• _What to do_
The lines to copy are those holding the string "stage" in the entries below.

• _Data records_

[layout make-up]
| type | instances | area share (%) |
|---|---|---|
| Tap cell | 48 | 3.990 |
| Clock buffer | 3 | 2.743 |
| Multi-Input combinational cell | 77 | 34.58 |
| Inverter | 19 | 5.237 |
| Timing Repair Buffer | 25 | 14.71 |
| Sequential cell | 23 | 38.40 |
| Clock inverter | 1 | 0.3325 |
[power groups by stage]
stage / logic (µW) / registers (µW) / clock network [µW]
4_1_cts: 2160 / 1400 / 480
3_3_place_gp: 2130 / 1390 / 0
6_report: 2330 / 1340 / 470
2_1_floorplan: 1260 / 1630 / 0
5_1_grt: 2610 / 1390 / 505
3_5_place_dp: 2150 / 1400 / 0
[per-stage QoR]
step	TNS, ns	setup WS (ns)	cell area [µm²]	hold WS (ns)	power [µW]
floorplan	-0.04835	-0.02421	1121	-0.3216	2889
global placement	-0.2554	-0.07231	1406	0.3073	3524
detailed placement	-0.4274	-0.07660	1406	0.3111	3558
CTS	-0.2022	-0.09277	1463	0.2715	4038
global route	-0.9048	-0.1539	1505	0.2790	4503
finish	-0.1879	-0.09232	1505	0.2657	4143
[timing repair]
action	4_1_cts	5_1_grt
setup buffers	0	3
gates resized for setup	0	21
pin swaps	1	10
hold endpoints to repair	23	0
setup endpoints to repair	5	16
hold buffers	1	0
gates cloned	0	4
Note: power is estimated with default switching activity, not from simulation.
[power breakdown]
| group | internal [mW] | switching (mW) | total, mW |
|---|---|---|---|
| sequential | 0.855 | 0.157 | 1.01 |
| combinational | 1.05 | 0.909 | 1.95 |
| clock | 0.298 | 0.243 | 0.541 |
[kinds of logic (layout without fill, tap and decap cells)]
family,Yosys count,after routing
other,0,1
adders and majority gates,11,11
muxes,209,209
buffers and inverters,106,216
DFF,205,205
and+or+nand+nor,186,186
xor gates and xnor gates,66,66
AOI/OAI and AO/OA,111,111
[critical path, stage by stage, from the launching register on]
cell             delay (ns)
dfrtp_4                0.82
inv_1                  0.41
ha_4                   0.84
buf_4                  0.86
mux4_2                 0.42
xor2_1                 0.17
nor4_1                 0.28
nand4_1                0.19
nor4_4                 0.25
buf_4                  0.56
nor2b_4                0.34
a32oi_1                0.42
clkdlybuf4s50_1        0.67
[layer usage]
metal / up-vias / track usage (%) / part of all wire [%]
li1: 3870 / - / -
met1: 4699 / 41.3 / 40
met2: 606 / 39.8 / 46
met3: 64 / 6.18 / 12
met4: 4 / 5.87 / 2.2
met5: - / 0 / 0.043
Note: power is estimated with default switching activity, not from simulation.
===== src/rtl/serial_adder_pkg.sv =====
// serial_adder shared types and constants.
// State encoding, W limits and counter-width helper.
package serial_adder_pkg;

  typedef enum logic [1:0] {
    IDLE = 2'd0,
    RUN  = 2'd1,
    DONE = 2'd2
  } state_t;

  localparam int W_MIN = 1;
  localparam int W_MAX = 64;

  function automatic int clog2(input int v);
    int r;
    r = 0;
    for (int x = v - 1; x > 0; x = x >> 1) begin
      r = r + 1;
    end
    return r;
  endfunction

endpackage


===== src/rtl/full_adder_cell.sv =====
// One-bit full adder: two half adders and an OR.
// Combinational; used as the serial adder's bit cell.
module full_adder_cell (
  input  logic a,
  input  logic b,
  input  logic ci,
  output logic s,
  output logic co
);

  logic s0;
  logic c0;
  logic c1;

  half_adder u_ha0 (
    .a (a),
    .b (b),
    .s (s0),
    .co(c0)
  );

  half_adder u_ha1 (
    .a (s0),
    .b (ci),
    .s (s),
    .co(c1)
  );

  assign co = c0 | c1;

endmodule

module half_adder (
  input  logic a,
  input  logic b,
  output logic s,
  output logic co
);

  assign s  = a ^ b;
  assign co = a & b;

endmodule


===== src/rtl/serial_adder.sv =====
// Bit-serial W-bit adder, LSB first, start/done handshake.
// Define SERIAL_ADDER_OVF_EN to add the signed overflow port ovf.
module serial_adder
  import serial_adder_pkg::*;
#(
  parameter int W = 8
) (
  input  logic         clk,
  input  logic         rst,
  input  logic         start,
  input  logic [W-1:0] a,
  input  logic [W-1:0] b,
  input  logic         cin,
  output logic         busy,
  output logic         done,
  output logic [W-1:0] sum,
  output logic         cout
`ifdef SERIAL_ADDER_OVF_EN
  ,
  output logic         ovf
`endif
);

  localparam int CW = clog2(W + 1);
  localparam logic [CW-1:0] LAST = CW'(W - 1);

  state_t state;
  state_t state_n;

  logic [W-1:0]  sa;
  logic [W-1:0]  sb;
  logic [W-1:0]  acc;
  logic [W-1:0]  acc_n;
  logic          c;
  logic [CW-1:0] cnt;
  logic          s;
  logic          co;
  logic          last;

`ifdef SERIAL_ADDER_OVF_EN
  logic c_msb_in;
`endif

  full_adder_cell u_fa (
    .a (sa[0]),
    .b (sb[0]),
    .ci(c),
    .s (s),
    .co(co)
  );

  assign last  = (cnt == LAST);
  assign acc_n = (acc >> 1) | (W'(s) << (W - 1));
  assign busy  = (state == RUN);
  assign done  = (state == DONE);

  // State register.
  always_ff @(posedge clk) begin
    if (rst) begin
      state <= IDLE;
    end else begin
      state <= state_n;
    end
  end

  // Next-state logic; DONE always lasts one cycle.
  always_comb begin
    state_n = state;
    unique case (state)
      IDLE:    if (start) state_n = RUN;
      RUN:     if (last) state_n = DONE;
      DONE:    state_n = IDLE;
      default: state_n = IDLE;
    endcase
  end

  // Operand capture, bit-serial shift and result load.
  always_ff @(posedge clk) begin
    if (rst) begin
      sa   <= '0;
      sb   <= '0;
      acc  <= '0;
      c    <= 1'b0;
      cnt  <= '0;
      sum  <= '0;
      cout <= 1'b0;
`ifdef SERIAL_ADDER_OVF_EN
      c_msb_in <= 1'b0;
      ovf      <= 1'b0;
`endif
    end else if (state == IDLE && start) begin
      sa  <= a;
      sb  <= b;
      c   <= cin;
      cnt <= '0;
    end else if (state == RUN) begin
      sa  <= sa >> 1;
      sb  <= sb >> 1;
      acc <= acc_n;
      c   <= co;
      cnt <= cnt + CW'(1);
      if (last) begin
        sum  <= acc_n;
        cout <= co;
`ifdef SERIAL_ADDER_OVF_EN
        c_msb_in <= c;
        ovf      <= c ^ co;
`endif
      end
    end
  end

endmodule
<file path="src/rtl/conway_cell.sv">
// conway_cell
// -----------------------------------------------------------------------------
// Single-cell rule engine for a Game of Life array. Given the cell's current
// state and its 3-bit live-neighbour count, produces the next-generation state
// combinationally and as a registered copy. The birth/survive rule is held in
// two runtime-writable 8-bit masks that reset to standard Life (B3/S23).
//
// Parameters
//   BIRTH_DEFAULT   birth mask loaded at reset (bit k: dead cell with count k is born)
//   SURVIVE_DEFAULT survive mask loaded at reset (bit k: live cell with count k survives)
//
// Ports
//   clk          in   1  clock, rising edge
//   rstn         in   1  synchronous active-low reset
//   enable       in   1  generation-advance strobe for the registered outputs
//   state_in     in   1  current cell state (1 = alive)
//   nsum         in   3  live-neighbour count modulo 8
//   rule_we      in   1  rule write strobe
//   birth_in     in   8  new birth mask, taken when rule_we=1
//   survive_in   in   8  new survive mask, taken when rule_we=1
//   next_state   out  1  combinational next state
//   next_state_q out  1  registered next state
//   born_q       out  1  one-cycle pulse: last enabled step was 0->1
//   died_q       out  1  one-cycle pulse: last enabled step was 1->0
//   birth_mask   out  8  current birth rule register
//   survive_mask out  8  current survive rule register
//
// Handshake: none. enable and rule_we are plain single-edge strobes; each edge
// with the strobe high performs one action, and either may be held high
// continuously.
// -----------------------------------------------------------------------------
module conway_cell #(
  parameter logic [7:0] BIRTH_DEFAULT   = 8'b0000_1000,
  parameter logic [7:0] SURVIVE_DEFAULT = 8'b0000_1100
) (
  input  logic       clk,
  input  logic       rstn,
  input  logic       enable,
  input  logic       state_in,
  input  logic [2:0] nsum,
  input  logic       rule_we,
  input  logic [7:0] birth_in,
  input  logic [7:0] survive_in,
  output logic       next_state,
  output logic       next_state_q,
  output logic       born_q,
  output logic       died_q,
  output logic [7:0] birth_mask,
  output logic [7:0] survive_mask
);

  // Power-up values match the reset values.
  logic [7:0] birth_r   = BIRTH_DEFAULT;
  logic [7:0] survive_r = SURVIVE_DEFAULT;
  logic       nsq_r     = 1'b0;
  logic       born_r    = 1'b0;
  logic       died_r    = 1'b0;

  // A true count of 8 aliases to 0 and is treated exactly as 0; under Life
  // rules both are lethal, so no overflow indication is needed.
  logic rule_out;
  always_comb begin
    rule_out = 1'b0;
    if (state_in) rule_out = survive_r[nsum];
    else          rule_out = birth_r[nsum];
  end

  // Rule registers. A write on the same edge as an enabled step does not
  // affect that step: the registered path below reads the pre-edge masks.
  always_ff @(posedge clk) begin
    if (!rstn) begin
      birth_r   <= BIRTH_DEFAULT;
      survive_r <= SURVIVE_DEFAULT;
    end else if (rule_we) begin
      birth_r   <= birth_in;
      survive_r <= survive_in;
    end
  end

  // Registered path. born/died are cleared on any non-enabled edge so each
  // enabled step produces at most a single-cycle pulse.
  always_ff @(posedge clk) begin
    if (!rstn) begin
      nsq_r  <= 1'b0;
      born_r <= 1'b0;
      died_r <= 1'b0;
    end else if (enable) begin
      nsq_r  <= rule_out;
      born_r <= ~state_in & rule_out;
      died_r <= state_in & ~rule_out;
    end else begin
      born_r <= 1'b0;
      died_r <= 1'b0;
    end
  end

  assign next_state   = rule_out;
  assign next_state_q = nsq_r;
  assign born_q       = born_r;
  assign died_q       = died_r;
  assign birth_mask   = birth_r;
  assign survive_mask = survive_r;

endmodule

</file>
<file path="config.mk">
export PLATFORM = sky130hd
export DESIGN_NAME = conway_cell
export DESIGN_NICKNAME = d
export VERILOG_FILES = /design/src/rtl/conway_cell.sv
export SDC_FILE = /design/constraint.sdc
export NUM_CORES = 1
export LEC_CHECK = 0
export BUFFER_PORTS_ARGS = -buffer_cell sky130_fd_sc_hd__buf_2
export CORE_ASPECT_RATIO = 0.9
export CORE_UTILIZATION = 46
export DETAILED_ROUTE_END_ITERATION = 16
export PLACE_DENSITY = 0.86
export SYNTH_ARGS = -nofsm -noshare
export SYNTH_HDL_FRONTEND = slang
export SYNTH_SLANG_ARGS = --single-unit
</file>
<file path="constraint.sdc">
create_clock -name clk -period 3.1 [get_ports clk]
set_input_delay 0.31 -clock clk [delete_from_list [all_inputs] [get_ports clk]]
set_output_delay 0.31 -clock clk [all_outputs]
set_load 0.005 [all_outputs]
</file>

• _Exercise solution_
[power groups by stage]
stage / logic (µW) / registers (µW) / clock network [µW]
[per-stage QoR]
[critical path, stage by stage, from the launching register on]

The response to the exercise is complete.